Bolivia frente a la autocracia

Bolivia frente a la autocracia

Humberto Caspa, Ph.D. – hcletters@yahoo.com

La búsqueda de líderes políticos con propuestas extremas es un proceso que se va agudizando en los países desarrollados y en desarrollo.  Es un fenómeno mundial que ha estado cuestionado la viabilidad de la democracia como sistema político de gobierno que resuelve problemas de la vida real de sus poblaciones.

Los ya establecidos regímenes extremistas (autocracias), como la dictadura de Rusia bajo la mano dura de Vladimir Putin o el sistema cuasi democrático de Recep Erdogan en Turquía, han demostrado que estos gobiernos represivos han sabido responder a las necesidades de sus poblaciones, a quienes poco les ha importado perder sus derechos individuales o hacer prevalecer las instituciones democráticas.

Este fenómeno se ha prendido también en América Latina.  Los líderes que encajan dentro de este criterio de características autocráticas no tienen afinidad política.  Es decir, pueden ser de izquierda (Maduro en Venezuela y Ortega en Nicaragua) o derecha (Milei en Argentina y Bukele en El Salvador) y pueden utilizar los mismos mecanismos políticos de la democracia para establecerse como la “única fórmula político-económica” que soluciona los problemas de su gente.

En Bolivia, para las elecciones presidenciales de 2025, una parte de su población aspira por un contendiente que los guíe por el camino de la resolución de problemas a través de mecanismos rápidos y no democráticos.

A pesar de que el actual gobierno de Luis Arce Catacora proviene de las bases del Movimiento Al Socialismo (MAS), su gobierno se ha encuadrado dentro de la tradición democrática y ha sabido respetar los procesos constitucionales de su país, fomentando el crecimiento económico y creando opciones reales para los grupos más vulnerables.

Hasta ahora, Arce no se ha declarado como un candidato, pero está claro que sus intenciones es mantenerse en el poder por otros cinco años y participar en las elecciones venideras.
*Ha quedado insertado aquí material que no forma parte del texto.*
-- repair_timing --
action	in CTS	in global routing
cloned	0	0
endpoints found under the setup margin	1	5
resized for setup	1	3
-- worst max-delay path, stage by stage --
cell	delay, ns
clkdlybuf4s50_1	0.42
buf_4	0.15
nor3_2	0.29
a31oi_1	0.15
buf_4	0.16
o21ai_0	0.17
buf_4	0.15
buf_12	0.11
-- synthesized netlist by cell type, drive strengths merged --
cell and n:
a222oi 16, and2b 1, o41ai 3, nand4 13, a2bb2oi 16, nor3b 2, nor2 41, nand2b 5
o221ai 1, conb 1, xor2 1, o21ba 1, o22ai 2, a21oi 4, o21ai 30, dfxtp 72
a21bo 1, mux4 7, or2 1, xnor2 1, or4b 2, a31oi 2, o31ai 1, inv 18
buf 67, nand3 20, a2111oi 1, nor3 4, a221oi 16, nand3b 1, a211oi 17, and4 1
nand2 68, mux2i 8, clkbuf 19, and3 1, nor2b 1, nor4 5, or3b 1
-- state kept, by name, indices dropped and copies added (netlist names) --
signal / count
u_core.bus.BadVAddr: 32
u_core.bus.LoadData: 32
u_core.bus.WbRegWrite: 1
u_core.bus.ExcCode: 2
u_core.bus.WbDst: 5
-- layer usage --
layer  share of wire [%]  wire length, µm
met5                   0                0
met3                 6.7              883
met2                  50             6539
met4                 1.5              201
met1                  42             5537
### src/rtl/jt6295_interpol_if.sv
// Sample-rate strobes and audio bus between jt6295 and
// its interpolating output stage.
interface jt6295_interpol_if;
  logic               cen_in;
  logic signed [13:0] snd_in;
  logic               cen_out;
  logic signed [13:0] snd_out;
  logic               snd_ok;

  modport master (
    output cen_in, snd_in, cen_out,
    input  snd_out, snd_ok
  );

  modport slave (
    input  cen_in, snd_in, cen_out,
    output snd_out, snd_ok
  );
endinterface

### src/rtl/jt6295_interpol.sv
// jt6295 output stage: optional DC-removal high-pass
// followed by a linear upsampler of 2^STEPS_LOG2.
module jt6295_interpol #(
  parameter int STEPS_LOG2 = 2,
  parameter int DCRM       = 0,
  parameter int DCK        = 8
) (
  input  logic           clk,
  input  logic           rst,
  jt6295_interpol_if.slave bus
);

  localparam int PW = 16 + STEPS_LOG2;
  localparam logic [STEPS_LOG2-1:0] PMAX = '1;
  localparam logic [STEPS_LOG2-1:0] PONE = STEPS_LOG2'(1);

  logic signed [13:0]         prev, curr, filt, x1;
  logic signed [16:0]         y1, dc_y, xe, x1e;
  logic [STEPS_LOG2-1:0]      phase, p;
  logic signed [13:0]         a, b;
  logic signed [14:0]         diff;
  logic signed [PW-1:0]       prod, sum;

  always_comb begin
    xe   = {{3{bus.snd_in[13]}}, bus.snd_in};
    x1e  = {{3{x1[13]}}, x1};
    dc_y = xe - x1e + y1 - (y1 >>> DCK);
    filt = bus.snd_in;
    if (DCRM != 0) begin
      if (dc_y > 17'sd8191)
        filt = 14'sd8191;
      else if (dc_y < -17'sd8192)
        filt = -14'sd8192;
      else
        filt = dc_y[13:0];
    end
  end

  // A coincident cen_in is latched first, so the
  // output sees the new pair at phase 0.
  always_comb begin
    a    = bus.cen_in ? curr : prev;
    b    = bus.cen_in ? filt : curr;
    p    = bus.cen_in ? '0 : phase;
    diff = {b[13], b} - {a[13], a};
    prod = PW'(diff) * PW'($signed({1'b0, p}));
    sum  = PW'(a) + (prod >>> STEPS_LOG2);
  end

  always_ff @(posedge clk or posedge rst) begin
    if (rst) begin
      prev        <= '0;
      curr        <= '0;
      phase       <= '0;
      x1          <= '0;
      y1          <= '0;
      bus.snd_out <= '0;
      bus.snd_ok  <= 1'b0;
    end else begin
      bus.snd_ok <= bus.cen_out;
      if (bus.cen_in) begin
        prev  <= curr;
        curr  <= filt;
        phase <= bus.cen_out ? PONE : '0;
        if (DCRM != 0) begin
          x1 <= bus.snd_in;
          y1 <= dc_y;
        end
      end else if (bus.cen_out && phase != PMAX) begin
        phase <= phase + PONE;
      end
      if (bus.cen_out)
        bus.snd_out <= sum[13:0];
    end
  end

endmodule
Sin embargo, Luis Arce tiene un reto para estas elecciones.   Evitar la llegada de un gobierno populistas con características autocráticas y autoritarias.  Esa posibilidad de gobierno no es de la extrema derecha de su país.

Irónicamente, el peligro para la democracia boliviana proviene desde el seno del mismo del MAS.  Evo Morales, quien, a su retorno a Bolivia y después de meses en exilo en tierras argentinas, ha estado planificando detalladamente su regreso al gobierno y supuestamente marcar otro hito en su país.
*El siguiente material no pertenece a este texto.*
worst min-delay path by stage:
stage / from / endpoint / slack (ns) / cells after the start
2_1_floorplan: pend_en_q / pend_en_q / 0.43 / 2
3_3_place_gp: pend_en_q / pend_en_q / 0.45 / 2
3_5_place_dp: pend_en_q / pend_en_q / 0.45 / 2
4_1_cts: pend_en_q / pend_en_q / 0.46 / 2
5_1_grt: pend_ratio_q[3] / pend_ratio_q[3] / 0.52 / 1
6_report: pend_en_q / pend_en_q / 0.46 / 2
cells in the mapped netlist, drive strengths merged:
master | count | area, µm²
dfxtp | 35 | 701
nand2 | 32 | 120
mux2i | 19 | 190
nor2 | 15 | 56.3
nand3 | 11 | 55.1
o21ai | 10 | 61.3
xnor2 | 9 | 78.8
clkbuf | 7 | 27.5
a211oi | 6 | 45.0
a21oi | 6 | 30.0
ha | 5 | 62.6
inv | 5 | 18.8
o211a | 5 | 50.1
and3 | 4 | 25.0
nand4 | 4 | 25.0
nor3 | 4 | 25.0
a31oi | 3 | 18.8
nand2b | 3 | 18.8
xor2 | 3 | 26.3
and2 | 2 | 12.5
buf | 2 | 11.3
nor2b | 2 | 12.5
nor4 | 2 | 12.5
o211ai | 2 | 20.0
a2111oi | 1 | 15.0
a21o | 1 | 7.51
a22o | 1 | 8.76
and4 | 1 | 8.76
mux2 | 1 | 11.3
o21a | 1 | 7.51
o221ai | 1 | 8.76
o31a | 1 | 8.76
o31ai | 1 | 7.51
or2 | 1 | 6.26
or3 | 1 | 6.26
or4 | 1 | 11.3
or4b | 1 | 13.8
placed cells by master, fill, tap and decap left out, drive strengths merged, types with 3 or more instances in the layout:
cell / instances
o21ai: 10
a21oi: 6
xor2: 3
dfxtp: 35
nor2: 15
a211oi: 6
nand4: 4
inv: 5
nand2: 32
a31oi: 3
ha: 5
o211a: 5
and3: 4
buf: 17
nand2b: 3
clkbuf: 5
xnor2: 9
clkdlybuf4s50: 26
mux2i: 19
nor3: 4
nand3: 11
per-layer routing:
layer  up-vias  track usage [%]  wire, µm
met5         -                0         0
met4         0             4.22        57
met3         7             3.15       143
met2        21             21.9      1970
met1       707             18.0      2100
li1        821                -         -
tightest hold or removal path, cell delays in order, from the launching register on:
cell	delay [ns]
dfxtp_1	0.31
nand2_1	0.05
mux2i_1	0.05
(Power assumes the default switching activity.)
Morales cuenta entre cinco a 7 años de los mejores gobiernos de Bolivia.  Empero, los últimos años de su Administración fueron contradictorios a la democracia y se inclinaron al autoritarismo y la autocracia.

Morales perdió legitimidad con los bolivianos y no debe regresar al frente de su país.

Humberto Caspa, Ph.D. es investigador de Economics On The Move.